We initialize `Configs` object defined in [`train.py`](https://github.com/lab-ml/python_autocomplete/blob/master/python_autocomplete/train.py).

In [3]:
conf = Configs()

Create a new experiment in evaluation mode. In evaluation mode a new training run is not created. 

In [4]:
experiment.evaluate()

Load custom configurations/hyper-parameters used in the training run.

In [5]:
custom_conf = experiment.load_configs(run_uuid)
custom_conf

{'epochs': 32,
 'is_token_by_token': True,
 'mem_len': 256,
 'model': 'transformer_xl_model',
 'n_layers': 6,
 'optimizer.learning_rate': 0.000125,
 'optimizer.optimizer': 'AdamW',
 'state_updater': 'transformer_memory',
 'text.batch_size': 12,
 'text.is_shuffle': False,
 'text.seq_len': 256,
 'text.tokenizer': 'bpe'}

Set the custom configurations

In [6]:
# custom_conf['device.use_cuda'] = False

In [7]:
experiment.configs(conf, custom_conf)

Set models for saving and loading. This will load `conf.model` from the specified run.

In [8]:
experiment.add_pytorch_models({'model': conf.model})

Specify which run to load from

In [9]:
experiment.load(run_uuid, checkpoint)

Start the experiment

In [10]:
experiment.start()

<labml.internal.experiment.watcher.ExperimentWatcher at 0x7f93f10eaf90>

Initialize the `Predictor` defined in [`evaluate.py`](https://github.com/lab-ml/python_autocomplete/blob/master/python_autocomplete/evaluate.py).

We load `stoi` and `itos` from cache, so that we don't have to read the dataset to generate them. `stoi` is the map for character to an integer index and `itos` is the map of integer to character map. These indexes are used in the model embeddings for each character.

In [11]:
p = Predictor(conf.model, conf.text.tokenizer,
              state_updater=conf.state_updater,
              is_token_by_token=conf.is_token_by_token)

Set model to evaluation mode

In [12]:
_ = conf.model.eval()

Setup probing to extract attentions

In [13]:
probe = ModelProbe(conf.model)

A python prompt to test completion.

In [14]:
PROMPT = """from typing import Optional, Tuple

import torch
from torch import nn

from labml_nn.lstm import LSTM
from python_autocomplete.models import AutoregressiveModel


class LstmModel(AutoregressiveModel):
    def __init__(self, *,
                 n_tokens: int,
                 embedding_size: int,
                 hidden_size: int,
                 n_layers: int):
        super().__init__()

        self.embedding = nn.Embedding(n_tokens, embedding_size)
        self.lstm = LSTM(input_size=embedding_size,
                         hidden_size=hidden_size,
                         n_layers=n_layers)
        self.fc = nn.Linear(hidden_size, n_tokens)

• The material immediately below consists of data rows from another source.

==> src/hw/uart_receiver.sv <==
/*
 * 8N1 serial receiver for bytes typed on the host.
 * Each frame with a good stop bit gives a one-cycle rx_valid strobe
 * with the byte on rx_data; broken frames are dropped without notice.
 */
module uart_receiver (
    input  logic       clk25,
    input  logic       arst_n,
    input  logic       uart_rx,
    output logic       rx_valid,
    output logic [7:0] rx_data
);

    // two-flop synchronizer plus one more stage for edge detect
    logic rx_meta;
    logic rx_sync;
    logic rx_prev;

    logic [1:0]                       state;
    logic [apple1_pkg::bit_cnt_w-1:0] bit_cnt;
    logic [2:0]                       bit_idx;
    logic                             bit_done;

    // byte under assembly, lsb arrives first
    apple1_pkg::key_word_u shift_word;

    always_ff @(posedge clk25 or negedge arst_n) begin
        if (!arst_n) begin
            // line idles high
            rx_meta <= 1'b1;
            rx_sync <= 1'b1;
            rx_prev <= 1'b1;
        end else begin
            rx_meta <= uart_rx;
            rx_sync <= rx_meta;
            rx_prev <= rx_sync;
        end
    end

    // last cycle of a full bit period
    assign bit_done = (bit_cnt == apple1_pkg::bit_end);

    always_ff @(posedge clk25 or negedge arst_n) begin
        if (!arst_n) begin
            state    <= apple1_pkg::rx_st_idle;
            bit_cnt  <= '0;
            bit_idx  <= '0;
            rx_valid <= 1'b0;
        end else begin
            // strobe lasts one cycle only
            rx_valid <= 1'b0;
            case (state)
                apple1_pkg::rx_st_idle: begin
                    bit_cnt <= '0;
                    bit_idx <= '0;
                    // falling edge starts a frame
                    if (rx_prev && !rx_sync) begin
                        state <= apple1_pkg::rx_st_start;
                    end
                end
                apple1_pkg::rx_st_start: begin
                    if (bit_cnt == apple1_pkg::half_bit_end) begin
                        bit_cnt <= '0;
                        // glitch, line went back high before mid start bit
                        if (rx_sync) begin
                            state <= apple1_pkg::rx_st_idle;
                        end else begin
                            state <= apple1_pkg::rx_st_data;
                        end
                    end else begin
                        bit_cnt <= bit_cnt + 1'b1;
                    end
                end
                apple1_pkg::rx_st_data: begin
                    if (bit_done) begin
                        bit_cnt <= '0;
                        bit_idx <= bit_idx + 1'b1;
                        if (bit_idx == 3'd7) begin
                            state <= apple1_pkg::rx_st_stop;
                        end
                    end else begin
                        bit_cnt <= bit_cnt + 1'b1;
                    end
                end
                apple1_pkg::rx_st_stop: begin
                    if (bit_done) begin
                        // framing check, low stop bit means no strobe
                        rx_valid <= rx_sync;
                        state    <= apple1_pkg::rx_st_idle;
                    end else begin
                        bit_cnt <= bit_cnt + 1'b1;
                    end
                end
                default: state <= apple1_pkg::rx_st_idle;
            endcase
        end
    end

    // sample mid data bit, shift in from the top
    always_ff @(posedge clk25) begin
        if (state == apple1_pkg::rx_st_data && bit_done) begin
            shift_word.raw <= {rx_sync, shift_word.raw[7:1]};
        end
    end

    // byte holds still from the stop bit until the next frame's first data bit
    assign rx_data = shift_word.raw;

endmodule
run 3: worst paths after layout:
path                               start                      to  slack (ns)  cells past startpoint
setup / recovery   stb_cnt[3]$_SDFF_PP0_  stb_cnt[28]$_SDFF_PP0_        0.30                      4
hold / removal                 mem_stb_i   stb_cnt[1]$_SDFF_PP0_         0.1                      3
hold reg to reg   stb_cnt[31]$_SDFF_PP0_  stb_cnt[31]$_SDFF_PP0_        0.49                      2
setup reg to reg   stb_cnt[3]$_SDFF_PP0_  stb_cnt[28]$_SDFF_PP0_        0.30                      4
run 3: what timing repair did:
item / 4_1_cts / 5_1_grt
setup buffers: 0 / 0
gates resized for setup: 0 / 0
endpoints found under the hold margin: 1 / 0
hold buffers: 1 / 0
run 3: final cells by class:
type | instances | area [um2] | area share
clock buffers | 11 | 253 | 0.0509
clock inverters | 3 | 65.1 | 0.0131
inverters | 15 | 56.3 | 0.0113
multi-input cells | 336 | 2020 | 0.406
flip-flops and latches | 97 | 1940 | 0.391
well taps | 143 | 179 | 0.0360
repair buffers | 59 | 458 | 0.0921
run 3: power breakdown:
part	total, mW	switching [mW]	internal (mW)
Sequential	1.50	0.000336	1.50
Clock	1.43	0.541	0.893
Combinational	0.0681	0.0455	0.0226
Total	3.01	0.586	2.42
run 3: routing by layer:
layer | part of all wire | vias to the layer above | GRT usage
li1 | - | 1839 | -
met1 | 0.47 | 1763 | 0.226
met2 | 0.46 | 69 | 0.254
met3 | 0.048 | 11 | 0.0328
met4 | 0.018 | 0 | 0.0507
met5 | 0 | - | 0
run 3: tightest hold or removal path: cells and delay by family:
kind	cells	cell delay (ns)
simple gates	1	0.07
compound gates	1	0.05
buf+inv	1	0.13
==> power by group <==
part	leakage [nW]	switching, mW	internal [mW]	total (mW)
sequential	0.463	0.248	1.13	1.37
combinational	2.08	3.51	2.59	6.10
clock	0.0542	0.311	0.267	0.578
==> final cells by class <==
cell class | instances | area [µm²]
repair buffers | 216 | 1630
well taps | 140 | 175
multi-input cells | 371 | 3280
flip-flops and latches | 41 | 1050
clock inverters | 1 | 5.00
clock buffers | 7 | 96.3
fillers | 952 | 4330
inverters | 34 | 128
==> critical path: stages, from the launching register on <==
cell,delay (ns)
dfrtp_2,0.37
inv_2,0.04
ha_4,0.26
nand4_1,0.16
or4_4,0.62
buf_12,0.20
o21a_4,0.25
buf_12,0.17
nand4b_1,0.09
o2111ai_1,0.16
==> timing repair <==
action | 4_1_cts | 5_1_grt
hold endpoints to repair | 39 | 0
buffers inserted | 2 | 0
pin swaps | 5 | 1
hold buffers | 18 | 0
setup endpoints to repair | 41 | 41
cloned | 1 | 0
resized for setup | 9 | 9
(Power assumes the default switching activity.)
===== src/design/nccPixelPkg.sv =====
`default_nettype none

package nccPixelPkg;

	// width of one signed image pixel
	localparam int pixelW = 9;

	// pixels carried by one descriptor transfer
	localparam int pixelsPerWord = 2;

	// the exact dot product of 9-bit pixels fits well inside this
	localparam int scoreW = 32;

	// window number within one frame
	localparam int windowIndexW = 9;

	typedef logic signed [pixelW-1:0] pixelT;

	// first pixel of the pair sits in the upper half
	typedef logic [pixelsPerWord*pixelW-1:0] descWordT;

	typedef logic signed [scoreW-1:0] scoreT;

	typedef logic [windowIndexW-1:0] windowIndexT;

	// pointer width for a counter over n positions, never below one bit
	function automatic int ptrWidth(input int n);
		return (n > 1) ? $clog2(n) : 1;
	endfunction

endpackage

`default_nettype wire


===== src/design/nccCtrlPkg.sv =====
`default_nettype none

package nccCtrlPkg;

	// descriptor side, LOAD marks the cycle after an accepted word
	typedef enum logic {
		DESC_WAIT = 1'b0,
		DESC_LOAD = 1'b1
	} descStateT;

	// window side, LOAD lasts one cycle and scores the registered window
	typedef enum logic {
		WIN_WAIT = 1'b0,
		WIN_LOAD = 1'b1
	} winStateT;

endpackage

`default_nettype wire


===== src/design/descWriteIf.sv =====
`timescale 1ns/1ps
`default_nettype none

interface descWriteIf
	import nccPixelPkg::*;
#(
	parameter int patchDim = 4
) ();

	localparam int rowW = ptrWidth(patchDim);
	localparam int colW = ptrWidth(patchDim / pixelsPerWord);

	// one write per cycle with write high, no back-pressure
	logic write;
	logic [rowW-1:0] row;
	logic [colW-1:0] colGroup;
	descWordT word;

	modport ctrl (output write, row, colGroup, word);

	modport store (input write, row, colGroup, word);

endinterface

`default_nettype wire


===== src/design/matchController.sv =====
`timescale 1ns/1ps
`default_nettype none

module matchController
	import nccPixelPkg::*;
	import nccCtrlPkg::*;
#(
	parameter int patchDim = 4,
	parameter int windowsPerFrame = 150
) (
	input logic clk,
	input logic rst,
	input logic descReady,
	input descWordT descWord,
	input logic windowReady,
	descWriteIf.ctrl descWr,
	output logic winLoad,
	output logic bestUpdate,
	output windowIndexT windowIndex,
	output logic doneWindow
);

	localparam int colGroups = patchDim / pixelsPerWord;
	localparam int rowW = ptrWidth(patchDim);
	localparam int colW = ptrWidth(colGroups);

	winStateT winState;
	winStateT winNext;
	logic [rowW-1:0] descRow;
	logic [colW-1:0] descCol;
	logic lastCol;
	logic lastRow;
	logic lastWindow;

	// every accepted word goes straight to the store at the current pointer
	assign descWr.write = descReady;
	assign descWr.row = descRow;
	assign descWr.colGroup = descCol;
	assign descWr.word = descWord;

	assign lastCol = descCol == colW'(colGroups - 1);
	assign lastRow = descRow == rowW'(patchDim - 1);

	// column group first, then row, wrapping to the patch origin
	always_ff @(posedge clk, posedge rst) begin
		if (rst) begin
			descRow <= '0;
			descCol <= '0;
		end else if (descReady) begin
			if (lastCol) begin
				descCol <= '0;
				descRow <= lastRow ? '0 : descRow + 1'b1;
			end else begin
				descCol <= descCol + 1'b1;
			end
		end
	end

	// window flow
	always_comb begin
		winLoad = 1'b0;
		bestUpdate = 1'b0;
		doneWindow = 1'b0;
		winNext = winState;
		case (winState)
			WIN_WAIT: begin
				if (windowReady) begin
					winLoad = 1'b1;
					winNext = WIN_LOAD;
				end
			end
			WIN_LOAD: begin
				// windowReady is not looked at here
				doneWindow = 1'b1;
				bestUpdate = 1'b1;
				winNext = WIN_WAIT;
			end
			default: winNext = WIN_WAIT;
		endcase
	end

	always_ff @(posedge clk, posedge rst) begin
		if (rst) begin
			winState <= WIN_WAIT;
		end else begin
			winState <= winNext;
		end
	end

	assign lastWindow = windowIndex == windowIndexT'(windowsPerFrame - 1);

	// advances on the same edge the tracker samples, so it sees the old index
	always_ff @(posedge clk, posedge rst) begin
		if (rst) begin
			windowIndex <= '0;
		end else if (bestUpdate) begin
			windowIndex <= lastWindow ? '0 : windowIndex + 1'b1;
		end
	end

	// the source must see a gap before its next window is taken
	doneSingleCycle: assert property (
		@(posedge clk) disable iff (rst) doneWindow |=> !doneWindow
	) else $error("doneWindow high on two consecutive cycles");

	indexInFrame: assert property (
		@(posedge clk) disable iff (rst) windowIndex < windowsPerFrame
	) else $error("windowIndex %0d outside the frame", windowIndex);

endmodule

`default_nettype wire


===== src/flat_wrapper.sv =====
// flat-port wrapper written by rule: the top's interface ports become plain ports
module matchController_flat import nccPixelPkg::*; import nccCtrlPkg::*;
#(
	parameter int patchDim = 4,
	parameter int windowsPerFrame = 150
)
  (clk, rst, descReady, descWord, windowReady, winLoad, bestUpdate, windowIndex, doneWindow, descWr_write, descWr_row, descWr_colGroup, descWr_word);
  descWriteIf #(.patchDim(patchDim)) descWr_i ();
  input logic clk;
  input logic rst;
  input logic descReady;
  input descWordT descWord;
  input logic windowReady;
  output logic winLoad;
  output logic bestUpdate;
  output windowIndexT windowIndex;
  output logic doneWindow;
  output wire logic [$bits(descWr_i.write)-1:0] descWr_write;
  output wire logic [$bits(descWr_i.row)-1:0] descWr_row;
  output wire logic [$bits(descWr_i.colGroup)-1:0] descWr_colGroup;
  output wire logic [$bits(descWr_i.word)-1:0] descWr_word;
  assign descWr_write = descWr_i.write;
  assign descWr_row = descWr_i.row;
  assign descWr_colGroup = descWr_i.colGroup;
  assign descWr_word = descWr_i.word;
  matchController #(.patchDim(patchDim), .windowsPerFrame(windowsPerFrame)) u_core (.clk(clk), .rst(rst), .descReady(descReady), .descWord(descWord), .windowReady(windowReady), .descWr(descWr_i), .winLoad(winLoad), .bestUpdate(bestUpdate), .windowIndex(windowIndex), .doneWindow(doneWindow));
endmodule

    def __call__(self, x: torch.Tensor, state: Optional[Tuple[torch.Tensor, torch.Tensor]]):
        # shape of x is [seq, batch, feat]
        x = self.embedding(x)
        out, (hn, cn) = self.lstm(x, state)
        logits = self.fc(out)

        return logits, (hn, cn)
"""

Get a token. `get_token` predicts character by character greedily (no beam search) until it find and end of token character (non alpha-numeric character).

In [15]:
stripped, prompt = p.rstrip(PROMPT)
rest = PROMPT[len(stripped):]
prediction_complete = NextWordPredictionComplete(rest, 5)
prompt = torch.tensor(prompt, dtype=torch.long).unsqueeze(-1)

## Lets analyze attentions

In [16]:
tokens = [p.tokenizer.itos[i[0]] for i in prompt]
inspect(tokens)

Lets run the transformer XL model without cached memory to get the full attention matrix

In [17]:
inspect(p._get_predictions(prompt, None)[0])

We capture the outputs after the [attention softmax](https://nn.labml.ai/transformers/mha.html#section-34)

In [18]:
inspect(probe.forward_output['*softmax*'])

In [19]:
attn = probe.forward_output['*softmax*'].get_list()

Attentions have shape `[source, destination, batch, heads]`

In [20]:
inspect(attn[0].shape)

In [21]:
attn_maps = torch.stack([a.permute(2, 3, 0, 1)[0] for a in attn])

In [22]:
inspect(attn_maps)

In [23]:
torch.save( attn_maps, 'attentions.pt')

In [26]:
with open('tokens.json', 'w') as f:
    f.write(json.dumps({'src': tokens, 'dst': tokens}))